[Dataset entries]
○ ○ ○ ○ ○

--- src/rtl/por_rst_seq.sv ---
// Sequences N_DOM active-low domain resets out of POR, one every STAGE_DLY osc_ck cycles.
// por_timed_out acts 2 cycles after it changes; re-sequences on sw_rst_req or brownout; sticky cause flags.
module por_rst_seq #(
  parameter int N_DOM     = 3,
  parameter int CNT_W     = 8,
  parameter int STAGE_DLY = 16,
  parameter int HOLD_CYC  = 8
) (
  input  logic             osc_ck,
  input  logic             por,
  input  logic             por_timed_out,
  input  logic             sw_rst_req,
  input  logic             flag_clr,
  output logic [N_DOM-1:0] rst_n,
  output logic             all_rdy,
  output logic             por_flag,
  output logic             sw_flag,
  output logic             bo_flag
);

  localparam int IDX_W = (N_DOM > 1) ? $clog2(N_DOM) : 1;
  localparam logic [CNT_W-1:0] STG_LD  = CNT_W'(STAGE_DLY);
  localparam logic [CNT_W-1:0] HOLD_LD = CNT_W'(HOLD_CYC);
  localparam logic [IDX_W-1:0] LAST    = IDX_W'(N_DOM - 1);

  typedef enum logic [1:0] {WAIT_PWR, RELEASE, RUN, HOLD} state_t;

  state_t           state, state_n;
  logic [CNT_W-1:0] cnt, cnt_n;
  logic [IDX_W-1:0] idx, idx_n;
  logic [N_DOM-1:0] rst_n_n;
  logic             all_rdy_n;
  logic             sw_set, bo_set;
  logic             pto_m, pto_s;

  always_ff @(posedge osc_ck or posedge por) begin
    if (por) begin
      pto_m <= 1'b0;
      pto_s <= 1'b0;
    end else begin
      pto_m <= por_timed_out;
      pto_s <= pto_m;
    end
  end

  always_comb begin
    state_n   = state;
    cnt_n     = cnt;
    idx_n     = idx;
    rst_n_n   = rst_n;
    all_rdy_n = all_rdy;
    sw_set    = 1'b0;
    bo_set    = 1'b0;
    case (state)
      WAIT_PWR: begin
        rst_n_n   = '0;
        all_rdy_n = 1'b0;
        if (pto_s) begin
          state_n = RELEASE;
          cnt_n   = STG_LD;
          idx_n   = '0;
        end
      end
      RELEASE, RUN: begin
        // Brownout outranks a software request, which outranks counter progress.
        if (!pto_s) begin
          state_n   = WAIT_PWR;
          rst_n_n   = '0;
          all_rdy_n = 1'b0;
          cnt_n     = '0;
          idx_n     = '0;
          bo_set    = 1'b1;
        end else if (sw_rst_req) begin
          state_n   = HOLD;
          rst_n_n   = '0;
          all_rdy_n = 1'b0;
          cnt_n     = HOLD_LD;
          idx_n     = '0;
          sw_set    = 1'b1;
        end else if (state == RELEASE) begin
          if (cnt == CNT_W'(1)) begin
            rst_n_n[idx] = 1'b1;
            if (idx == LAST) begin
              state_n   = RUN;
              all_rdy_n = 1'b1;
              cnt_n     = '0;
            end else begin
              idx_n = idx + IDX_W'(1);
              cnt_n = STG_LD;
            end
          end else if (cnt != '0) begin
            cnt_n = cnt - CNT_W'(1);
          end
        end
      end
      HOLD: begin
        rst_n_n   = '0;
        all_rdy_n = 1'b0;
        if (!pto_s) begin
          state_n = WAIT_PWR;
          cnt_n   = '0;
        end else if (cnt <= CNT_W'(1)) begin
          state_n = RELEASE;
          cnt_n   = STG_LD;
          idx_n   = '0;
        end else begin
          cnt_n = cnt - CNT_W'(1);
        end
      end
      default: begin
        state_n   = WAIT_PWR;
        rst_n_n   = '0;
        all_rdy_n = 1'b0;
        cnt_n     = '0;
        idx_n     = '0;
      end
    endcase
  end

  always_ff @(posedge osc_ck or posedge por) begin
    if (por) begin
      state    <= WAIT_PWR;
      cnt      <= '0;
      idx      <= '0;
      rst_n    <= '0;
      all_rdy  <= 1'b0;
      por_flag <= 1'b1;
      sw_flag  <= 1'b0;
      bo_flag  <= 1'b0;
    end else begin
      state    <= state_n;
      cnt      <= cnt_n;
      idx      <= idx_n;
      rst_n    <= rst_n_n;
      all_rdy  <= all_rdy_n;
      // A set in the same cycle as flag_clr leaves the flag at 1.
      por_flag <= por_flag & ~flag_clr;
      sw_flag  <= (sw_flag & ~flag_clr) | sw_set;
      bo_flag  <= (bo_flag & ~flag_clr) | bo_set;
    end
  end

endmodule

○ ○ ○ ○ ○

** Aim of the task **
Could you copy out every record above exactly as it appears?

** Exercise answer **
--- src/rtl/por_rst_seq.sv ---
// Sequences N_DOM active-low domain resets out of POR, one every STAGE_DLY osc_ck cycles.
// por_timed_out acts 2 cycles after it changes; re-sequences on sw_rst_req or brownout; sticky cause flags.
module por_rst_seq #(
  parameter int N_DOM     = 3,
  parameter int CNT_W     = 8,
  parameter int STAGE_DLY = 16,
  parameter int HOLD_CYC  = 8
) (
  input  logic             osc_ck,
  input  logic             por,
  input  logic             por_timed_out,
  input  logic             sw_rst_req,
  input  logic             flag_clr,
  output logic [N_DOM-1:0] rst_n,
  output logic             all_rdy,
  output logic             por_flag,
  output logic             sw_flag,
  output logic             bo_flag
);

  localparam int IDX_W = (N_DOM > 1) ? $clog2(N_DOM) : 1;
  localparam logic [CNT_W-1:0] STG_LD  = CNT_W'(STAGE_DLY);
  localparam logic [CNT_W-1:0] HOLD_LD = CNT_W'(HOLD_CYC);
  localparam logic [IDX_W-1:0] LAST    = IDX_W'(N_DOM - 1);

  typedef enum logic [1:0] {WAIT_PWR, RELEASE, RUN, HOLD} state_t;

  state_t           state, state_n;
  logic [CNT_W-1:0] cnt, cnt_n;
  logic [IDX_W-1:0] idx, idx_n;
  logic [N_DOM-1:0] rst_n_n;
  logic             all_rdy_n;
  logic             sw_set, bo_set;
  logic             pto_m, pto_s;

  always_ff @(posedge osc_ck or posedge por) begin
    if (por) begin
      pto_m <= 1'b0;
      pto_s <= 1'b0;
    end else begin
      pto_m <= por_timed_out;
      pto_s <= pto_m;
    end
  end

  always_comb begin
    state_n   = state;
    cnt_n     = cnt;
    idx_n     = idx;
    rst_n_n   = rst_n;
    all_rdy_n = all_rdy;
    sw_set    = 1'b0;
    bo_set    = 1'b0;
    case (state)
      WAIT_PWR: begin
        rst_n_n   = '0;
        all_rdy_n = 1'b0;
        if (pto_s) begin
          state_n = RELEASE;
          cnt_n   = STG_LD;
          idx_n   = '0;
        end
      end
      RELEASE, RUN: begin
        // Brownout outranks a software request, which outranks counter progress.
        if (!pto_s) begin
          state_n   = WAIT_PWR;
          rst_n_n   = '0;
          all_rdy_n = 1'b0;
          cnt_n     = '0;
          idx_n     = '0;
          bo_set    = 1'b1;
        end else if (sw_rst_req) begin
          state_n   = HOLD;
          rst_n_n   = '0;
          all_rdy_n = 1'b0;
          cnt_n     = HOLD_LD;
          idx_n     = '0;
          sw_set    = 1'b1;
        end else if (state == RELEASE) begin
          if (cnt == CNT_W'(1)) begin
            rst_n_n[idx] = 1'b1;
            if (idx == LAST) begin
              state_n   = RUN;
              all_rdy_n = 1'b1;
              cnt_n     = '0;
            end else begin
              idx_n = idx + IDX_W'(1);
              cnt_n = STG_LD;
            end
          end else if (cnt != '0) begin
            cnt_n = cnt - CNT_W'(1);
          end
        end
      end
      HOLD: begin
        rst_n_n   = '0;
        all_rdy_n = 1'b0;
        if (!pto_s) begin
          state_n = WAIT_PWR;
          cnt_n   = '0;
        end else if (cnt <= CNT_W'(1)) begin
          state_n = RELEASE;
          cnt_n   = STG_LD;
          idx_n   = '0;
        end else begin
          cnt_n = cnt - CNT_W'(1);
        end
      end
      default: begin
        state_n   = WAIT_PWR;
        rst_n_n   = '0;
        all_rdy_n = 1'b0;
        cnt_n     = '0;
        idx_n     = '0;
      end
    endcase
  end

  always_ff @(posedge osc_ck or posedge por) begin
    if (por) begin
      state    <= WAIT_PWR;
      cnt      <= '0;
      idx      <= '0;
      rst_n    <= '0;
      all_rdy  <= 1'b0;
      por_flag <= 1'b1;
      sw_flag  <= 1'b0;
      bo_flag  <= 1'b0;
    end else begin
      state    <= state_n;
      cnt      <= cnt_n;
      idx      <= idx_n;
      rst_n    <= rst_n_n;
      all_rdy  <= all_rdy_n;
      // A set in the same cycle as flag_clr leaves the flag at 1.
      por_flag <= por_flag & ~flag_clr;
      sw_flag  <= (sw_flag & ~flag_clr) | sw_set;
      bo_flag  <= (bo_flag & ~flag_clr) | bo_set;
    end
  end

endmodule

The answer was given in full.